What you are asked to do:
Where in the records does the word "family" occur? Copy each line in which it does.
━━━━━━
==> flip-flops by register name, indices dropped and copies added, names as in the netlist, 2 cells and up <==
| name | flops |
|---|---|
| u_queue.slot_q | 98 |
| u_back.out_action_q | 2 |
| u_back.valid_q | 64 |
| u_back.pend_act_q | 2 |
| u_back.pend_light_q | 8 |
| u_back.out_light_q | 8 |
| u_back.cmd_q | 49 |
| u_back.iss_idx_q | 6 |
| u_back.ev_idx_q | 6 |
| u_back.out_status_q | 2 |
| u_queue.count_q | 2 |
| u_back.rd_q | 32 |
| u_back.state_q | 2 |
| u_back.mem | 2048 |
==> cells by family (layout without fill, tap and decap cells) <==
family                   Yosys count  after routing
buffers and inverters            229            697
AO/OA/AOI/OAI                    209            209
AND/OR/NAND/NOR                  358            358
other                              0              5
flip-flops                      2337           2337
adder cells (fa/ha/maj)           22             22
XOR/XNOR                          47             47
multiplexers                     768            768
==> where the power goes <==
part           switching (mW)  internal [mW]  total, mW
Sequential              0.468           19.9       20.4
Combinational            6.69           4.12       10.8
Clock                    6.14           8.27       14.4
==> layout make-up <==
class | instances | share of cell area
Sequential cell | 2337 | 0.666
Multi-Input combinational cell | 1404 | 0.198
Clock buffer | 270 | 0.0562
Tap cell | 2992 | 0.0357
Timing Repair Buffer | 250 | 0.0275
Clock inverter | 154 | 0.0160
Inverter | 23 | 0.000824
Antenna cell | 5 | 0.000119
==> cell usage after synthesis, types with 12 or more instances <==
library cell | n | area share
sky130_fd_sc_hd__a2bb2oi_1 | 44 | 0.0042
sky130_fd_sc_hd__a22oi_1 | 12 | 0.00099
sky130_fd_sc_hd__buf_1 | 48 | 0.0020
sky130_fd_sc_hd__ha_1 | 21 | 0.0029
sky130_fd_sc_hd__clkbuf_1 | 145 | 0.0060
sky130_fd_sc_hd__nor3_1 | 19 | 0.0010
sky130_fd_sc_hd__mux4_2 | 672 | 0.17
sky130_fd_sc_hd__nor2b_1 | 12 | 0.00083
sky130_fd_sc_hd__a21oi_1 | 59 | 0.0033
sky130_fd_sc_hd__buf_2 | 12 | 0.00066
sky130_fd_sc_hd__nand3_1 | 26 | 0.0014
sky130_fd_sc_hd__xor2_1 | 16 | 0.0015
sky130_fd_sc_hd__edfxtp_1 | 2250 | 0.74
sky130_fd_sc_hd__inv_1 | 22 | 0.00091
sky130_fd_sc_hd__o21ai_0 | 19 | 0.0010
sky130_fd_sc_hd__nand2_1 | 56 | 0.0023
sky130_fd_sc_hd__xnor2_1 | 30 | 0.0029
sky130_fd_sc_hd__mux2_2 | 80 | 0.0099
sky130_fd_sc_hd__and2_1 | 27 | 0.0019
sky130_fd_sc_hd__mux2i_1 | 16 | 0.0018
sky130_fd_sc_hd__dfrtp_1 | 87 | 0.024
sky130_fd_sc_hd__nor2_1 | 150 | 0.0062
This is an optimization exercise on Yosys and OpenROAD, whose aim is small area, a short achievable clock period and few clock cycles, not a production implementation.
At most, simulation tests tie the RTL to the original design; equivalence was not proved.
No activity file was given, so power comes from the tool's default toggle rates.

==> module pfs_lane, before the edit <==
module pfs_lane (
  input  logic [pfs_pkg::SAMPLE_W-1:0] word_i,
  input  logic [pfs_pkg::FMT_W-1:0]    fmt_i,
  input  logic                         zero_i,
  output logic [32:0]                  x_o,
  output logic                         s_o
);
  logic [7:0]  ex;
  logic        nan, big, inr, is_flt, is_pcm;
  logic [31:0] fmag, pl;
  logic [1:0]  bsh;
  logic [32:0] y;
  always_comb begin
    ex   = word_i[30:23];
    nan  = (&ex) && (|word_i[22:0]);
    big  = ex[7] || (&ex[6:0]);
    inr  = (ex[7:5] == 3'b011);
    fmag = {1'b1, word_i[22:0], 8'b0} >> (~ex[4:0]);
    bsh  = {fmt_i[1] ^ fmt_i[0], fmt_i[0]};
    pl   = word_i << {bsh, 3'b000};
    pl[31] = pl[31] ^ (fmt_i == pfs_pkg::FMT_PCM8);
    is_flt = !zero_i && (fmt_i == pfs_pkg::FMT_FLOAT32);
    is_pcm = !zero_i && (fmt_i == pfs_pkg::FMT_PCM8  || fmt_i == pfs_pkg::FMT_PCM16 ||
                         fmt_i == pfs_pkg::FMT_PCM24 || fmt_i == pfs_pkg::FMT_PCM32);
    s_o  = (fmt_i == pfs_pkg::FMT_FLOAT32) && word_i[31];
    if (is_flt)      y = {1'b0, big && !nan, (inr && !big) ? fmag[30:0] : 31'b0};
    else if (is_pcm) y = {pl[31], pl};
    else             y = '0;
    x_o = y ^ {33{s_o}};
  end
endmodule
==> module pfs_merge, before the edit <==
module pfs_merge (
  input  logic [32:0]                        xl_i,
  input  logic                               sl_i,
  input  logic [32:0]                        xr_i,
  input  logic                               sr_i,
  output logic signed [pfs_pkg::MONO_W-1:0]  mono_o
);
  logic [33:0] xl, xr, sv, cv;
  logic [32:0] q;
  logic        gtop, neg, cin, sat;
  always_comb begin
    xl = {xl_i[32], xl_i};
    xr = {xr_i[32], xr_i};
    sv = xl ^ xr ^ {33'b0, sl_i};
    cv = {(xl[32:0] & xr[32:0]) | {32'b0, (xl[0] ^ xr[0]) & sl_i}, sr_i};
  end
  pfs_add #(33) u_add (.a_i(sv[33:1]), .b_i(cv[33:1]), .cin_i(cin), .sum_o(q), .gtop_o(gtop));
  always_comb begin
    neg = sv[33] ^ cv[33] ^ gtop;
    cin = (sv[0] & cv[0]) | ((sv[0] ^ cv[0]) & neg);
    sat = !xl_i[32] && xl_i[31] && !sl_i && !xr_i[32] && xr_i[31] && !sr_i;
    mono_o = sat ? 32'h7FFF_FFFF : q[31:0];
  end
endmodule
==> module pcm_frame_to_s16_stereo_mono, before the edit <==
module pcm_frame_to_s16_stereo_mono (
  input  logic                              clk_i,
  input  logic                              rst_ni,
  input  logic                              in_valid,
  output logic                              in_ready,
  input  logic [pfs_pkg::SAMPLE_W-1:0]      in_left_sample,
  input  logic [pfs_pkg::SAMPLE_W-1:0]      in_right_sample,
  input  logic                              in_silent,
  input  logic                              in_end_of_packet,
  output logic                              out_valid,
  input  logic                              out_ready,
  output logic signed [pfs_pkg::PCM16_W-1:0] out_left_pcm16,
  output logic signed [pfs_pkg::PCM16_W-1:0] out_right_pcm16,
  output logic signed [pfs_pkg::MONO_W-1:0]  out_mono_level,
  output logic                              out_last_of_packet,
  input  logic                              psel,
  input  logic                              penable,
  input  logic                              pwrite,
  input  logic [pfs_pkg::APB_AW-1:0]        paddr,
  input  logic [pfs_pkg::APB_DW-1:0]        pwdata,
  output logic [pfs_pkg::APB_DW-1:0]        prdata,
  output logic                              pready
);
  logic [pfs_pkg::FMT_W-1:0] fmt_q;
  logic             stereo_q;
  logic             v1_q, v2_q, rdy1, rdy2;
  logic [pfs_pkg::SAMPLE_W-1:0] right_word;
  logic [32:0]      xl, xr, xl_q, xr_q;
  logic             sl, sr, sl_q, sr_q;
  logic [2:0]       kl, kr;
  logic             last1_q, last2_q;
  logic signed [pfs_pkg::PCM16_W-1:0] l16_d, r16_d, l16_q, r16_q;
  logic signed [pfs_pkg::MONO_W-1:0]  mono_d, mono_q;
  assign pready = 1'b1;
  always_ff @(posedge clk_i or negedge rst_ni) begin
    if (!rst_ni) begin
      fmt_q    <= pfs_pkg::FMT_FLOAT32;
      stereo_q <= 1'b1;
    end else if (psel && penable && pwrite) begin
      if (paddr[2]) stereo_q <= pwdata[0];
      else          fmt_q    <= pwdata[pfs_pkg::FMT_W-1:0];
    end
  end
  assign prdata = paddr[2] ? {{(pfs_pkg::APB_DW-1){1'b0}}, stereo_q}
                           : {{(pfs_pkg::APB_DW-pfs_pkg::FMT_W){1'b0}}, fmt_q};
  assign right_word = stereo_q ? in_right_sample : in_left_sample;
  pfs_lane u_lane_l (.word_i(in_left_sample), .fmt_i(fmt_q), .zero_i(in_silent), .x_o(xl), .s_o(sl));
  pfs_lane u_lane_r (.word_i(right_word),     .fmt_i(fmt_q), .zero_i(in_silent), .x_o(xr), .s_o(sr));
  assign rdy2     = !v2_q || out_ready;
  assign rdy1     = !v1_q || rdy2;
  assign in_ready = rdy1;
  always_ff @(posedge clk_i or negedge rst_ni) begin
    if (!rst_ni) begin
      v1_q <= 1'b0;
      v2_q <= 1'b0;
    end else begin
      if (rdy1) v1_q <= in_valid;
      if (rdy2) v2_q <= v1_q;
    end
  end
  always_ff @(posedge clk_i) begin
    if (rdy1) begin
      xl_q    <= xl;
      sl_q    <= sl;
      xr_q    <= xr;
      sr_q    <= sr;
      last1_q <= in_end_of_packet;
    end
  end
  pfs_s16_step u_step_l (.x_i(xl_q), .s_i(sl_q), .k_o(kl));
  pfs_s16_step u_step_r (.x_i(xr_q), .s_i(sr_q), .k_o(kr));
  pfs_s16 u_s16_l (.x_i(xl_q[31:16]), .k_i(kl), .pcm16_o(l16_d));
  pfs_s16 u_s16_r (.x_i(xr_q[31:16]), .k_i(kr), .pcm16_o(r16_d));
  pfs_merge u_merge (
    .xl_i  (xl_q),
    .sl_i  (sl_q),
    .xr_i  (xr_q),
    .sr_i  (sr_q),
    .mono_o(mono_d)
  );
  always_ff @(posedge clk_i) begin
    if (rdy2) begin
      l16_q   <= l16_d;
      r16_q   <= r16_d;
      mono_q  <= mono_d;
      last2_q <= last1_q;
    end
  end
  assign out_valid          = v2_q;
  assign out_left_pcm16     = l16_q;
  assign out_right_pcm16    = r16_q;
  assign out_mono_level     = mono_q;
  assign out_last_of_packet = last2_q;
endmodule
clock: 6.5 ns
lec_check: 0
cap_margin: 20
core_margin: 2
core_utilization: 50
cts_buf_list: sky130_fd_sc_hd__clkbuf_8
cts_cluster_size: 30
place_density: 0.65
setup_slack_margin: 2.75
slew_margin: 20
standard.sh (not shown) runs the stock make flow with config.mk's settings and CLKGATE_MAP_FILE= SYNTH_SCRIPT=/design/flow/synth_recipe.tcl, a recipe that flattens the netlist after the stock synthesis.
==> flow/flow/run.sh <==
#!/bin/bash
set -euo pipefail
export BUFFER_PORTS_ARGS="-buffer_cell sky130_fd_sc_hd__buf_1"
bash standard.sh > standard.log 2>&1
Testbench counts at the start, summed over its fixed seeds: cycles 18,402.
Edit:
--- a/flow/design.v
+++ b/flow/design.v
@@ -22,33 +22,33 @@
   input  logic [pfs_pkg::FMT_W-1:0]    fmt_i,
   input  logic                         zero_i,
   output logic [32:0]                  x_o,
   output logic                         s_o
 );
   logic [7:0]  ex;
-  logic        nan, big, inr, is_flt, is_pcm;
+  logic        nan, big, inr, fsel, psel, sgn;
   logic [31:0] fmag, pl;
   logic [1:0]  bsh;
-  logic [32:0] y;
   always_comb begin
     ex   = word_i[30:23];
+    sgn  = word_i[31];
     nan  = (&ex) && (|word_i[22:0]);
     big  = ex[7] || (&ex[6:0]);
-    inr  = (ex[7:5] == 3'b011);
+    inr  = (ex[7:5] == 3'b011) && !(&ex[4:0]);
     fmag = {1'b1, word_i[22:0], 8'b0} >> (~ex[4:0]);
     bsh  = {fmt_i[1] ^ fmt_i[0], fmt_i[0]};
     pl   = word_i << {bsh, 3'b000};
     pl[31] = pl[31] ^ (fmt_i == pfs_pkg::FMT_PCM8);
-    is_flt = !zero_i && (fmt_i == pfs_pkg::FMT_FLOAT32);
-    is_pcm = !zero_i && (fmt_i == pfs_pkg::FMT_PCM8  || fmt_i == pfs_pkg::FMT_PCM16 ||
-                         fmt_i == pfs_pkg::FMT_PCM24 || fmt_i == pfs_pkg::FMT_PCM32);
-    s_o  = (fmt_i == pfs_pkg::FMT_FLOAT32) && word_i[31];
-    if (is_flt)      y = {1'b0, big && !nan, (inr && !big) ? fmag[30:0] : 31'b0};
-    else if (is_pcm) y = {pl[31], pl};
-    else             y = '0;
-    x_o = y ^ {33{s_o}};
+    fsel = !zero_i && (fmt_i == pfs_pkg::FMT_FLOAT32);
+    psel = !zero_i && (fmt_i == pfs_pkg::FMT_PCM8  || fmt_i == pfs_pkg::FMT_PCM16 ||
+                       fmt_i == pfs_pkg::FMT_PCM24 || fmt_i == pfs_pkg::FMT_PCM32);
+    s_o  = fsel && sgn;
+    x_o[32] = (psel & pl[31]) | s_o;
+    x_o[31] = (psel & pl[31]) | (fsel & ((big & !nan) ^ sgn));
+    for (int i = 0; i < 31; i++)
+      x_o[i] = (psel & pl[i]) | (fsel & ((inr & fmag[i]) ^ sgn));
   end
 endmodule
 module pfs_s16_step (
   input  logic [32:0] x_i,
   input  logic        s_i,
   output logic [2:0]  k_o
@@ -121,29 +121,30 @@
 endmodule
 module pfs_merge (
   input  logic [32:0]                        xl_i,
   input  logic                               sl_i,
   input  logic [32:0]                        xr_i,
   input  logic                               sr_i,
-  output logic signed [pfs_pkg::MONO_W-1:0]  mono_o
+  output logic [31:0]                        mono_o,   
+  output logic                               sat_o     
 );
   logic [33:0] xl, xr, sv, cv;
   logic [32:0] q;
-  logic        gtop, neg, cin, sat;
+  logic        gtop, neg, cin;
   always_comb begin
     xl = {xl_i[32], xl_i};
     xr = {xr_i[32], xr_i};
     sv = xl ^ xr ^ {33'b0, sl_i};
     cv = {(xl[32:0] & xr[32:0]) | {32'b0, (xl[0] ^ xr[0]) & sl_i}, sr_i};
   end
   pfs_add #(33) u_add (.a_i(sv[33:1]), .b_i(cv[33:1]), .cin_i(cin), .sum_o(q), .gtop_o(gtop));
   always_comb begin
     neg = sv[33] ^ cv[33] ^ gtop;
     cin = (sv[0] & cv[0]) | ((sv[0] ^ cv[0]) & neg);
-    sat = !xl_i[32] && xl_i[31] && !sl_i && !xr_i[32] && xr_i[31] && !sr_i;
-    mono_o = sat ? 32'h7FFF_FFFF : q[31:0];
+    sat_o  = !xl_i[32] && xl_i[31] && !sl_i && !xr_i[32] && xr_i[31] && !sr_i;
+    mono_o = q[31:0];
   end
 endmodule
 module pcm_frame_to_s16_stereo_mono (
   input  logic                              clk_i,
   input  logic                              rst_ni,
   input  logic                              in_valid,
@@ -172,13 +173,14 @@
   logic [pfs_pkg::SAMPLE_W-1:0] right_word;
   logic [32:0]      xl, xr, xl_q, xr_q;
   logic             sl, sr, sl_q, sr_q;
   logic [2:0]       kl, kr;
   logic             last1_q, last2_q;
   logic signed [pfs_pkg::PCM16_W-1:0] l16_d, r16_d, l16_q, r16_q;
-  logic signed [pfs_pkg::MONO_W-1:0]  mono_d, mono_q;
+  logic [31:0]      mono_d, mono_q;
+  logic             sat_d, sat_q;
   assign pready = 1'b1;
   always_ff @(posedge clk_i or negedge rst_ni) begin
     if (!rst_ni) begin
       fmt_q    <= pfs_pkg::FMT_FLOAT32;
       stereo_q <= 1'b1;
     end else if (psel && penable && pwrite) begin
@@ -218,22 +220,24 @@
   pfs_s16 u_s16_r (.x_i(xr_q[31:16]), .k_i(kr), .pcm16_o(r16_d));
   pfs_merge u_merge (
     .xl_i  (xl_q),
     .sl_i  (sl_q),
     .xr_i  (xr_q),
     .sr_i  (sr_q),
-    .mono_o(mono_d)
+    .mono_o(mono_d),
+    .sat_o (sat_d)
   );
   always_ff @(posedge clk_i) begin
     if (rdy2) begin
       l16_q   <= l16_d;
       r16_q   <= r16_d;
       mono_q  <= mono_d;
+      sat_q   <= sat_d;
       last2_q <= last1_q;
     end
   end
   assign out_valid          = v2_q;
   assign out_left_pcm16     = l16_q;
   assign out_right_pcm16    = r16_q;
-  assign out_mono_level     = mono_q;
+  assign out_mono_level     = sat_q ? 32'sh7FFF_FFFF : $signed(mono_q);
   assign out_last_of_packet = last2_q;
 endmodule
Effect:
- The new run completed without violations
- wire length came out lower by 3.0%
- utilization grows by 0.82 points
- via count grows by 0.96%
- setup slack got worse by 52 ps
- clock power increases by about 2%
- design area climbs by 2.3%
- synthesized area climbs by 1.8%
- cell count went up by 2.4%
- critical path depth grows by 3
- combinational power decreases by about 4%
- register-to-register slack degrades by 60 ps
- first-iteration DRC count increases by 4.4%
- worst hold slack got worse by 12 ps
- synthesized cell count climbs by 3.6%
Function not checked in the second run of this note: the RTL went through the layout flow alone.

[re-timing with driven ports]
The flow's constraints put no driver on any port. The routed layouts listed below were extracted and timed again, unchanged, in two steps. Step 1, drivers: a clkbuf_16 drives clk_i and a buf_2 each remaining input, both assumed. Step 2, shift: input delay + t, output delay - t, t = (earliest + latest rising clock arrival at the registers) / 2. This alone moves slack from input paths to output paths. a / b / c = ideal ports / drivers / drivers and shift; a / b = the first two.
run | shift t [ns] | slack for setup (ns) | worst setup path after step 2 | worst register clock-pin slew, ns
the first run | 0.490 | 2.878 / 2.885 / 2.394 | input to register | 0.10 / 0.10
the second run | 0.498 | 2.826 / 2.826 / 2.500 | input to register | 0.09 / 0.09
After both steps setup and hold are still met in every run listed. For the first run, which loses most, drivers alone change the setup slack by +0.007 ns; drivers and shift together by -0.484 ns.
━━━━━━
Your response:
==> cells by family (layout without fill, tap and decap cells) <==
family                   Yosys count  after routing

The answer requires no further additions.